Exercise instructions: Your answer should be the lines below from the one holding "0.306 | 0.827 |" through the one holding "clock inverter: 1 / 5.00", copied exactly and with nothing else.

BEGIN Dataset extract

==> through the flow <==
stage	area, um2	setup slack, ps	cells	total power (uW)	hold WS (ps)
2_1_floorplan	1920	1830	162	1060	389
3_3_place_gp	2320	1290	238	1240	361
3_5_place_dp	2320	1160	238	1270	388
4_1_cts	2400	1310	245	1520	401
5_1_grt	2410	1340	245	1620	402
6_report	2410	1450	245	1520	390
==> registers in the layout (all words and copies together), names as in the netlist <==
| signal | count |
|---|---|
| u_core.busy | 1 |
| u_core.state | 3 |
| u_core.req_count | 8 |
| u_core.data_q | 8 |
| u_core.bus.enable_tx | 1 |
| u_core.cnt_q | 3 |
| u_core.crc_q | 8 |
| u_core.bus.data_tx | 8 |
--- config.mk ---
export PLATFORM = sky130hd
export DESIGN_NAME = layer_sequencer_fsm_flat
export DESIGN_NICKNAME = d
export VERILOG_FILES = /design/src/rtl/layer_sequencer_fsm_if.sv /design/src/rtl/layer_sequencer_fsm.sv /design/src/flat_wrapper.sv
export SDC_FILE = /design/constraint.sdc
export NUM_CORES = 1
export LEC_CHECK = 0
export ABC_AREA = 0
export ABC_CLOCK_PERIOD_IN_PS = 5100
export CORE_MARGIN = 5
export CORE_UTILIZATION = 38
export CTS_BUF_LIST = sky130_fd_sc_hd__clkbuf_2 sky130_fd_sc_hd__clkbuf_4 sky130_fd_sc_hd__clkbuf_8
export DETAILED_ROUTE_END_ITERATION = 16
export GPL_TIMING_DRIVEN = 0
export MAX_ROUTING_LAYER = met4
export SYNTH_ARGS = -nofsm -noshare
export SYNTH_HDL_FRONTEND = slang
export SYNTH_SLANG_ARGS = --single-unit
export TNS_END_PERCENT = 50
--- constraint.sdc ---
create_clock -name clk -period 5.1 [get_ports clk]
set_clock_uncertainty 0.15 [all_clocks]
set_input_delay 1.02 -clock clk [delete_from_list [all_inputs] [get_ports clk]]
set_output_delay 1.02 -clock clk [all_outputs]
set_load 0.005 [all_outputs]
--- src/rtl/layer_sequencer_fsm_if.sv ---
// Handshake bundle between the layer sequencer and the conv/pool/FC/judge engines.
// The master modport is the sequencer side; slave is the engines/host side.
interface layer_sequencer_fsm_if #(
  parameter int ADDRESS_DATAWIDTH = 13,
  parameter int FRAME_CNT_WIDTH   = 8
);
  logic [ADDRESS_DATAWIDTH-1:0] address;
  logic                         Conv_done;
  logic                         Avg_done;
  logic                         FC_done;
  logic                         Judge_done;
  logic                         clear_error;
  logic [2:0]                   state;
  logic [2:0]                   stage_idx;
  logic [1:0]                   conv_idx;
  logic                         conv_start;
  logic                         pool_start;
  logic                         fc_start;
  logic                         judge_start;
  logic                         busy;
  logic                         frame_done;
  logic                         error;
  logic [FRAME_CNT_WIDTH-1:0]   frame_count;

  modport master (
    input  address, Conv_done, Avg_done, FC_done, Judge_done, clear_error,
    output state, stage_idx, conv_idx, conv_start, pool_start, fc_start,
           judge_start, busy, frame_done, error, frame_count
  );

  modport slave (
    output address, Conv_done, Avg_done, FC_done, Judge_done, clear_error,
    input  state, stage_idx, conv_idx, conv_start, pool_start, fc_start,
           judge_start, busy, frame_done, error, frame_count
  );
endinterface

--- src/rtl/layer_sequencer_fsm.sv ---
// Master sequencer for the detection network layer chain: arms on a completed frame
// load, then walks the conv/pool stages, FC and JUDGE under a per-phase watchdog.
module layer_sequencer_fsm #(
  parameter int NUM_STAGES        = 3,
  parameter int CONVS_PER_STAGE   = 2,
  parameter int INPUT_SIZE        = 80,
  parameter int ADDRESS_DATAWIDTH = 13,
  parameter int WDT_WIDTH         = 20,
  parameter int TIMEOUT_CYCLES    = 1000000,
  parameter int FRAME_CNT_WIDTH   = 8
) (
  input logic                   clk,
  input logic                   reset,
  layer_sequencer_fsm_if.master bus
);

  typedef enum logic [2:0] {
    IDLE  = 3'd0,
    CONV  = 3'd1,
    POOL  = 3'd2,
    FC    = 3'd3,
    JUDGE = 3'd4,
    ERROR = 3'd5
  } state_t;

  localparam logic [ADDRESS_DATAWIDTH-1:0] LAST_ADDR  = ADDRESS_DATAWIDTH'(INPUT_SIZE*INPUT_SIZE-1);
  localparam logic [WDT_WIDTH-1:0]         WDT_LIMIT  = WDT_WIDTH'(TIMEOUT_CYCLES-1);
  localparam logic [2:0]                   LAST_STAGE = 3'(NUM_STAGES-1);
  localparam logic [1:0]                   LAST_CONV  = 2'(CONVS_PER_STAGE-1);

  state_t                     state_q, state_d;
  logic [2:0]                 stageIdx_q, stageIdx_d;
  logic [1:0]                 convIdx_q, convIdx_d;
  logic                       loaded_q, loaded_d;
  logic [WDT_WIDTH-1:0]       wdt_q, wdt_d;
  logic [3:0]                 doneHist_q;
  logic [3:0]                 doneIn, doneEvent;
  logic                       convStart_q, convStart_d;
  logic                       poolStart_q, poolStart_d;
  logic                       fcStart_q, fcStart_d;
  logic                       judgeStart_q, judgeStart_d;
  logic                       frameDone_q, frameDone_d;
  logic [FRAME_CNT_WIDTH-1:0] frameCount_q, frameCount_d;
  logic                       accepted;
  logic                       busy;

  // Bit order: 0 conv, 1 pool, 2 FC, 3 judge; only rising edges advance the chain.
  assign doneIn    = {bus.Judge_done, bus.FC_done, bus.Avg_done, bus.Conv_done};
  assign doneEvent = doneIn & ~doneHist_q;
  assign busy      = (state_q == CONV) || (state_q == POOL) ||
                     (state_q == FC)   || (state_q == JUDGE);

  always_ff @(posedge clk or negedge reset) begin
    if (!reset) begin
      state_q      <= IDLE;
      stageIdx_q   <= '0;
      convIdx_q    <= '0;
      loaded_q     <= 1'b0;
      wdt_q        <= '0;
      doneHist_q   <= '0;
      convStart_q  <= 1'b0;
      poolStart_q  <= 1'b0;
      fcStart_q    <= 1'b0;
      judgeStart_q <= 1'b0;
      frameDone_q  <= 1'b0;
      frameCount_q <= '0;
    end else begin
      state_q      <= state_d;
      stageIdx_q   <= stageIdx_d;
      convIdx_q    <= convIdx_d;
      loaded_q     <= loaded_d;
      wdt_q        <= wdt_d;
      doneHist_q   <= doneIn;
      convStart_q  <= convStart_d;
      poolStart_q  <= poolStart_d;
      fcStart_q    <= fcStart_d;
      judgeStart_q <= judgeStart_d;
      frameDone_q  <= frameDone_d;
      frameCount_q <= frameCount_d;
    end
  end

  always_comb begin
    state_d      = state_q;
    stageIdx_d   = stageIdx_q;
    convIdx_d    = convIdx_q;
    loaded_d     = loaded_q;
    wdt_d        = '0;
    convStart_d  = 1'b0;
    poolStart_d  = 1'b0;
    fcStart_d    = 1'b0;
    judgeStart_d = 1'b0;
    frameDone_d  = 1'b0;
    frameCount_d = frameCount_q;
    accepted     = 1'b0;

    case (state_q)
      IDLE: begin
        // Arm on the write that follows the last pixel, so the frame is complete.
        if (loaded_q && (bus.address != LAST_ADDR)) begin
          state_d     = CONV;
          stageIdx_d  = '0;
          convIdx_d   = '0;
          convStart_d = 1'b1;
          loaded_d    = 1'b0;
        end else if (bus.address == LAST_ADDR) begin
          loaded_d = 1'b1;
        end
      end
      CONV: begin
        if (doneEvent[0]) begin
          accepted = 1'b1;
          if (convIdx_q < LAST_CONV) begin
            convIdx_d   = convIdx_q + 2'd1;
            convStart_d = 1'b1;
          end else begin
            state_d     = POOL;
            poolStart_d = 1'b1;
          end
        end
      end
      POOL: begin
        if (doneEvent[1]) begin
          accepted = 1'b1;
          if (stageIdx_q < LAST_STAGE) begin
            stageIdx_d  = stageIdx_q + 3'd1;
            convIdx_d   = '0;
            state_d     = CONV;
            convStart_d = 1'b1;
          end else begin
            state_d   = FC;
            fcStart_d = 1'b1;
          end
        end
      end
      FC: begin
        if (doneEvent[2]) begin
          accepted     = 1'b1;
          state_d      = JUDGE;
          judgeStart_d = 1'b1;
        end
      end
      JUDGE: begin
        if (doneEvent[3]) begin
          accepted     = 1'b1;
          state_d      = IDLE;
          frameDone_d  = 1'b1;
          frameCount_d = frameCount_q + FRAME_CNT_WIDTH'(1);
          stageIdx_d   = '0;
          convIdx_d    = '0;
        end
      end
      ERROR: begin
        if (bus.clear_error) begin
          state_d    = IDLE;
          stageIdx_d = '0;
          convIdx_d  = '0;
        end
      end
      default: state_d = IDLE;
    endcase

    // A done event in the terminal-count cycle wins; indices stay put for debug.
    if (busy) begin
      if (accepted) begin
        wdt_d = '0;
      end else if (wdt_q == WDT_LIMIT) begin
        state_d = ERROR;
        wdt_d   = '0;
      end else begin
        wdt_d = wdt_q + WDT_WIDTH'(1);
      end
    end
  end

  assign bus.state       = state_q;
  assign bus.stage_idx   = stageIdx_q;
  assign bus.conv_idx    = convIdx_q;
  assign bus.conv_start  = convStart_q;
  assign bus.pool_start  = poolStart_q;
  assign bus.fc_start    = fcStart_q;
  assign bus.judge_start = judgeStart_q;
  assign bus.busy        = busy;
  assign bus.frame_done  = frameDone_q;
  assign bus.error       = (state_q == ERROR);
  assign bus.frame_count = frameCount_q;

endmodule
--- src/flat_wrapper.sv ---
// flat-port wrapper written by rule: the top's interface ports become plain ports
module layer_sequencer_fsm_flat 
#(
  parameter int NUM_STAGES        = 3,
  parameter int CONVS_PER_STAGE   = 2,
  parameter int INPUT_SIZE        = 80,
  parameter int ADDRESS_DATAWIDTH = 13,
  parameter int WDT_WIDTH         = 20,
  parameter int TIMEOUT_CYCLES    = 1000000,
  parameter int FRAME_CNT_WIDTH   = 8
)
  (clk, reset, bus_address, bus_Conv_done, bus_Avg_done, bus_FC_done, bus_Judge_done, bus_clear_error, bus_state, bus_stage_idx, bus_conv_idx, bus_conv_start, bus_pool_start, bus_fc_start, bus_judge_start, bus_busy, bus_frame_done, bus_error, bus_frame_count);
  layer_sequencer_fsm_if #(.ADDRESS_DATAWIDTH(ADDRESS_DATAWIDTH), .FRAME_CNT_WIDTH(FRAME_CNT_WIDTH)) bus_i ();
  input logic clk;
  input logic reset;
  input wire logic [$bits(bus_i.address)-1:0] bus_address;
  input wire logic [$bits(bus_i.Conv_done)-1:0] bus_Conv_done;
  input wire logic [$bits(bus_i.Avg_done)-1:0] bus_Avg_done;
  input wire logic [$bits(bus_i.FC_done)-1:0] bus_FC_done;
  input wire logic [$bits(bus_i.Judge_done)-1:0] bus_Judge_done;
  input wire logic [$bits(bus_i.clear_error)-1:0] bus_clear_error;
  output wire logic [$bits(bus_i.state)-1:0] bus_state;
  output wire logic [$bits(bus_i.stage_idx)-1:0] bus_stage_idx;
  output wire logic [$bits(bus_i.conv_idx)-1:0] bus_conv_idx;
  output wire logic [$bits(bus_i.conv_start)-1:0] bus_conv_start;
  output wire logic [$bits(bus_i.pool_start)-1:0] bus_pool_start;
  output wire logic [$bits(bus_i.fc_start)-1:0] bus_fc_start;
  output wire logic [$bits(bus_i.judge_start)-1:0] bus_judge_start;
  output wire logic [$bits(bus_i.busy)-1:0] bus_busy;
  output wire logic [$bits(bus_i.frame_done)-1:0] bus_frame_done;
  output wire logic [$bits(bus_i.error)-1:0] bus_error;
  output wire logic [$bits(bus_i.frame_count)-1:0] bus_frame_count;
  assign bus_i.address = bus_address;
  assign bus_i.Conv_done = bus_Conv_done;
  assign bus_i.Avg_done = bus_Avg_done;
  assign bus_i.FC_done = bus_FC_done;
  assign bus_i.Judge_done = bus_Judge_done;
  assign bus_i.clear_error = bus_clear_error;
  assign bus_state = bus_i.state;
  assign bus_stage_idx = bus_i.stage_idx;
  assign bus_conv_idx = bus_i.conv_idx;
  assign bus_conv_start = bus_i.conv_start;
  assign bus_pool_start = bus_i.pool_start;
  assign bus_fc_start = bus_i.fc_start;
  assign bus_judge_start = bus_i.judge_start;
  assign bus_busy = bus_i.busy;
  assign bus_frame_done = bus_i.frame_done;
  assign bus_error = bus_i.error;
  assign bus_frame_count = bus_i.frame_count;
  layer_sequencer_fsm #(.NUM_STAGES(NUM_STAGES), .CONVS_PER_STAGE(CONVS_PER_STAGE), .INPUT_SIZE(INPUT_SIZE), .ADDRESS_DATAWIDTH(ADDRESS_DATAWIDTH), .WDT_WIDTH(WDT_WIDTH), .TIMEOUT_CYCLES(TIMEOUT_CYCLES), .FRAME_CNT_WIDTH(FRAME_CNT_WIDTH)) u_core (.clk(clk), .reset(reset), .bus(bus_i));
endmodule
# == Word level (Yosys, flattened, before mapping) ==
# Cells that the tools add are included.
# totals
reg_bits,46
in_bits,20
output_inout_bits,23
elab_cells,97
# classes
muxes,50
n_reduce_logical,12
n_eq_ne,15
n_addsub,4
magnitude_cmp,2
n_bitwise,2
# ops
cell,n
20-bit two-way mux,3
3-bit two-way mux,15
20-bit by 1-bit adder with 20-bit output (second input constant),1
20-bit == test (second input constant),1
1-bit two-way mux,19
3-bit case mux with 6 select lines,1
2-bit two-way mux,8
13-bit == test (second input constant),1
13-bit != test (second input constant),1
3-bit case mux with 4 select lines,1
2-bit case mux with 5 select lines,1
8-bit by 1-bit adder with 8-bit output (second input constant),1
2-bit by 1-bit != test with 1-bit output (second input constant),4
8-bit AND reduction,1
3-bit by 2-bit == test with 1-bit output (second input constant),2
3-bit == test (second input constant),2
2-bit != test (second input constant),3
6-bit AND reduction,1
5-bit nonzero test,1
4-bit AND,1
4-bit NOT,1
1-bit case mux with 4 select lines,1
2-bit AND reduction,2
4-bit nonzero test,1
other kinds (10),12

# == Depth between registers and ports, before layout ==
# Gate-level depths: netlist (run 1).
# logic_depth
depth_word,7
mapped_depth,8
mapped_depth_nobuf,6

# == Worst setup path after synthesis (run 1) ==
# No wires, ideal clock.
# synth_path
kind,input port to flip-flop
from,input bus_address[8]
to,register u_core.convIdx_q[1] (netlist: u_core.bus.conv_idx[1])
setup_slack_ns,2.822
path_buffers,0
arrival_ns,2.060
setup_ns,0.068
stages,5
path_cell_list,or3b_2 > nor4_2 > a211oi_2 > o21ai_1 > a32o_1
# synth_between
elab_chain_cells,4
# synth_rtl
element,line_no,text
"start, declared",flat_wrapper.sv:16,input wire logic [$bits(bus_i.address)-1:0] bus_address;
13-bit != test,layer_sequencer_fsm.sv:100,if (loaded_q && (bus.address != LAST_ADDR)) begin
1-bit logical AND,layer_sequencer_fsm.sv:100,
2-bit by 1-bit != test with 1-bit output (no line),-,
8-bit AND reduction (no line),-,
"end signal, assigned",layer_sequencer_fsm.sv:70,convIdx_q <= convIdx_d;
"end, declared",layer_sequencer_fsm.sv:33,"logic [1:0] convIdx_q, convIdx_d;"
# Every way passes these cells.
# A chain may end at the register's enable or synchronous reset.

# == Final worst setup path (run 1) ==
# layout_path
from,register u_core.state_q[0] (netlist: u_core.bus.state[0])
to,output bus_error
# layout_between
elab_chain_cells,1
# layout_rtl
element,line_no,text
"start, declared",layer_sequencer_fsm.sv:31,"state_t state_q, state_d;"
"start signal, assigned",layer_sequencer_fsm.sv:68,state_q <= state_d;
3-bit == test,layer_sequencer_fsm.sv:185,assign bus.error = (state_q == ERROR);
"end, declared",flat_wrapper.sv:31,output wire logic [$bits(bus_i.error)-1:0] bus_error;
# Every way passes these cells.

==> results of run 1 <==
## per-layer routing
metal	track usage, %	part of all wire (%)	vias to the layer above
li1	-	-	858
met1	17.6	49	815
met2	21.6	46	33
met3	2.82	3.5	7
met4	6.69	2.2	0
met5	-	0	-
## through the flow
| step | hold WS, ns | total power [mW] |
|---|---|---|
| detailed placement | 0.328 | 0.831 |
| global placement | 0.306 | 0.827 |
| CTS | 0.343 | 1.07 |
| floorplan | 0.299 | 0.679 |
| finish | 0.326 | 1.05 |
| global route | 0.357 | 1.13 |
## power breakdown
part	leakage, nW	switching (mW)	internal, mW
Combinational	0.612	0.176	0.193
Sequential	0.623	0.0443	0.405
Clock	0.0517	0.122	0.115
Total	1.29	0.342	0.713
## registers in the layout, indices dropped and copies added, names as in the netlist
signal	flops
u_core.bus.conv_idx	2
u_core.bus.conv_start	1
u_core.bus.fc_start	1
u_core.bus.frame_count	8
u_core.bus.frame_done	1
u_core.bus.judge_start	1
u_core.bus.pool_start	1
u_core.bus.stage_idx	3
u_core.bus.state	3
u_core.doneHist_q	4
u_core.loaded_q	1
u_core.wdt_q	20
## kinds of logic (layout without fill, tap and decap cells)
logic type | count (synthesis) | after routing
XOR/XNOR | 26 | 26
multiplexers | 2 | 2
adder cells (fa/ha/maj) | 4 | 4
AND/OR/NAND/NOR | 109 | 109
AO/OA/AOI/OAI | 18 | 18
buffers and inverters | 12 | 63
flip-flops | 46 | 46
## worst register-to-register path, cell delays in order (launching register included)
cell and delay [ns]:
dfrtp_1 0.39, ha_1 0.22, and4_4 0.30, nand2_4 0.07
nor4_4 0.25, nand2b_1 0.16, buf_6 0.15, buf_12 0.13
nor2_1 0.05
## worst max-delay path by stage
stage / end / cells past startpoint
finish: bus_error / 4
global route: bus_error / 4
CTS: bus_error / 4
detailed placement: u_core.bus.frame_count[7] / 6
global placement: u_core.wdt_q[9] / 1
floorplan: u_core.bus.conv_idx[1] / 5
## final cells by class
type / count / area, um^2
fill: 544 / 2980
sequential: 46 / 1150
multi-input combinational: 159 / 1090
timing repair buffer: 43 / 435
tap: 75 / 93.8
clock buffer: 7 / 90.1
buffer: 5 / 48.8
inverter: 7 / 26.3
clock inverter: 1 / 5.00
## layout by cell type, fill, tap and decap left out, drive strengths merged, types with 3 or more instances in the layout
| cell | instances |
|---|---|
| a211oi | 3 |
| a21oi | 4 |
| and2 | 4 |
| and4 | 4 |
| buf | 7 |
| clkbuf | 7 |
| clkdlybuf4s50 | 41 |
| dfrtp | 46 |
| ha | 4 |
| inv | 7 |
| nand2 | 17 |
| nand2b | 4 |
| nand3 | 10 |
| nand3b | 3 |
| nand4 | 11 |
| nor2 | 35 |
| nor3 | 6 |
| nor4 | 4 |
| xnor2 | 10 |
| xor2 | 16 |
==> impl_metrics.ini, run 1 <==
[cells_and_area]
diodes = 0
design_area_mm2 = 0.00294
area_growth_syn_to_layout_pct = 27.0
nets = 291
final_cells = 343
drive_gt1_share_pct = 13.4
fin_util_pct = 49.6

[synthesis]
yosys.area.top_type = dfrtp_1
synth_cell_types = 52
synth_fa_ha_area_share_pct = 2.16
postSynthCellCount = 217
netlist_area_mm2 = 0.00231
ys_seq_elements = 46
async_flop_share_pct = 100
synthXorXnorAreaFrac_pct = 9.85
syn_area_per_cell_um2 = 10.7
synth_fp_nets = 241
synthMuxAreaShare_pct = 0.974
synthTopCellsByArea = dfrtp_1, xor2_1, nor2_1, xnor2_1, nand2_1
synth.top_cell.area_share_pct = 49.8
synth_compound_area_share_pct = 6.33
yosys_warnings = 0
yosys_most_used_dff = dfrtp_1
synth_top_family_by_area = simple AND/OR/NAND/NOR gates
ys_top_cells_by_count = dfrtp_1, nor2_1, nand2_1, xor2_1
synth.yosys.seq_area_share_pct = 49.8
synthSimpleGateAreaFrac_pct = 27.7
synth_edf_count = 0
yosysMostFrequentCell = dfrtp_1

[power_and_ir_drop]
leakagePower_nw = 1.29
peakVddDrop_mv = 0.153
power_per_cell_area_mw_per_mm2 = 359

[cts]
numClockSinks = 46
post_cts.repair.setup_buffers = 0
cts_made_buffers = 5
cts_resized = 0
clock_latency_ns = 0.30
cts_tree = built
clock-root-buffer = clkbuf_8
cts_max_level = 2
cts_buffer_depth = 2
cts.hold.buffers_added = 0
clkTransAtPathRegs_ns = 0.09

[timing]
setup-tns-final_ns = 0
max_slew_margin_pct = 63.8
setup_viol = 0
rsz0062_at_grt = no
hold_viol = 0
setup_slack_ns = 2.24
clock.fmax_ghz = 0.350
worst_pin_slew_ns = 0.543
fin_crit_sh_pct = 56.0
fin_crit_ns = 2.86
finalMaxSlewViolations = 0

[critical_path]
worstSetupStartpoint = u_core.bus.state[0]
critical_path_arrival_ns = 1.69
critPathTopFamily = buffers and inverters
r2r_slack_ns = 3.13
critPathKind = register to output port
crit_chain = buf_2, inv_1, nor2_1, clkdlybuf4s50_1
r2r_cells = 8
critPathMaxStageDelay_ns = 0.52
rr_endpoint = u_core.wdt_q[18]
slowest_stage = clkdlybuf4s50_1
end_kind = output port
cp.required_ns = 3.93
crit_buf_inv = 3
critPathMaxFanout = 10
reg2reg_from = u_core.wdt_q[0]
start_kind = register

[route]
wirelength_um = 4540
wl_per_cell_um = 13.2
dr.pass1.iters = 4
antenna_left = 0
drc = 0
vias = 1713
drt_iter0_drc = 47
vias_per_cell = 4.99

[die]
num_rows = 28
core_area_mm2 = 0.00592
io_pins = 43
dieArea_mm2 = 0.00774
start_util_pct = 39.1
die_h_um = 88.0
die_x_um = 88.0

[global_route]
grt_pass1_vias = 1758
grt-ovfl-total = 0
antenna_found_initial = 0
grtUsageTotal_pct = 14.0
grt_start_max_net_pins = 25
grt_pass1_wl_um = 8210

[place]
dp_hpwl_um = 3420
io_buffers = 42
routabilityCongestion = 0.762
pre_cts_ws_ns = 2.26
dpl_cell_area_mm2 = 0.00284
post-place-cells = 335

[worst_hold_path]
hold_path.class = register to register
min_from = u_core.bus.frame_count[7]
holdPathStages = 1
whs_endpoint = u_core.bus.frame_count[7]

[job]
drv_cap = 0

[outcome]
status = complete, no violations
Power figures use the tool's default switching activity.
==> inputs of run 2 (changes only) <==
- ABC_CLOCK_PERIOD_IN_PS: 5100 -> 2370
- clock period: 5.1 -> 2.37 ns (I/O delays scaled with it)
==> run 2 against run 1 <==
- routed wire length up 0.37%
- largest cell class unchanged
- sequential power increased by 120%
- the run now ends with negative hold slack left
- utilization is 0.19 points higher
- setup slack lost 2.1 ns
- total power grew 120%
- first-iteration DRC count is 4.3% lower
- hold slack got worse by 0.34 ns
- register-to-register slack worse by 2.7 ns
- sequential share of layout area fell by 0.11 points
- critical path depth decreased by 1
- sequential cell count unchanged
<file path="config.mk">
export PLATFORM = sky130hd
export DESIGN_NAME = uart_tx_fifo
export DESIGN_NICKNAME = d
export VERILOG_FILES = /design/src/rtl/uart_tx_fifo.sv
export SDC_FILE = /design/constraint.sdc
export NUM_CORES = 1
export LEC_CHECK = 0
export ABC_AREA = 1
export BUFFER_PORTS_ARGS = -buffer_cell sky130_fd_sc_hd__clkbuf_2
export CAP_MARGIN = 20
export CELL_PAD_IN_SITES_DETAIL_PLACEMENT = 0
export CELL_PAD_IN_SITES_GLOBAL_PLACEMENT = 1
export CORE_ASPECT_RATIO = 1.2
export CORE_UTILIZATION = 30
export DETAILED_ROUTE_END_ITERATION = 12
export GPL_TIMING_DRIVEN = 0
export MAX_ROUTING_LAYER = met4
export PLACE_DENSITY_LB_ADDON = 0.1
export SLEW_MARGIN = 20
export SYNTH_ARGS = -nofsm -noshare
export SYNTH_HDL_FRONTEND = slang
export SYNTH_SLANG_ARGS = --single-unit
</file>
<file path="constraint.sdc">
create_clock -name clk -period 1.57 [get_ports clk]
set_input_delay 0.2355 -clock clk [delete_from_list [all_inputs] [get_ports clk]]
set_output_delay 0.2355 -clock clk [all_outputs]
set_load 0.005 [all_outputs]
</file>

END Dataset extract

Written answer:
| global placement | 0.306 | 0.827 |
| CTS | 0.343 | 1.07 |
| floorplan | 0.299 | 0.679 |
| finish | 0.326 | 1.05 |
| global route | 0.357 | 1.13 |
## power breakdown
part	leakage, nW	switching (mW)	internal, mW
Combinational	0.612	0.176	0.193
Sequential	0.623	0.0443	0.405
Clock	0.0517	0.122	0.115
Total	1.29	0.342	0.713
## registers in the layout, indices dropped and copies added, names as in the netlist
signal	flops
u_core.bus.conv_idx	2
u_core.bus.conv_start	1
u_core.bus.fc_start	1
u_core.bus.frame_count	8
u_core.bus.frame_done	1
u_core.bus.judge_start	1
u_core.bus.pool_start	1
u_core.bus.stage_idx	3
u_core.bus.state	3
u_core.doneHist_q	4
u_core.loaded_q	1
u_core.wdt_q	20
## kinds of logic (layout without fill, tap and decap cells)
logic type | count (synthesis) | after routing
XOR/XNOR | 26 | 26
multiplexers | 2 | 2
adder cells (fa/ha/maj) | 4 | 4
AND/OR/NAND/NOR | 109 | 109
AO/OA/AOI/OAI | 18 | 18
buffers and inverters | 12 | 63
flip-flops | 46 | 46
## worst register-to-register path, cell delays in order (launching register included)
cell and delay [ns]:
dfrtp_1 0.39, ha_1 0.22, and4_4 0.30, nand2_4 0.07
nor4_4 0.25, nand2b_1 0.16, buf_6 0.15, buf_12 0.13
nor2_1 0.05
## worst max-delay path by stage
stage / end / cells past startpoint
finish: bus_error / 4
global route: bus_error / 4
CTS: bus_error / 4
detailed placement: u_core.bus.frame_count[7] / 6
global placement: u_core.wdt_q[9] / 1
floorplan: u_core.bus.conv_idx[1] / 5
## final cells by class
type / count / area, um^2
fill: 544 / 2980
sequential: 46 / 1150
multi-input combinational: 159 / 1090
timing repair buffer: 43 / 435
tap: 75 / 93.8
clock buffer: 7 / 90.1
buffer: 5 / 48.8
inverter: 7 / 26.3
clock inverter: 1 / 5.00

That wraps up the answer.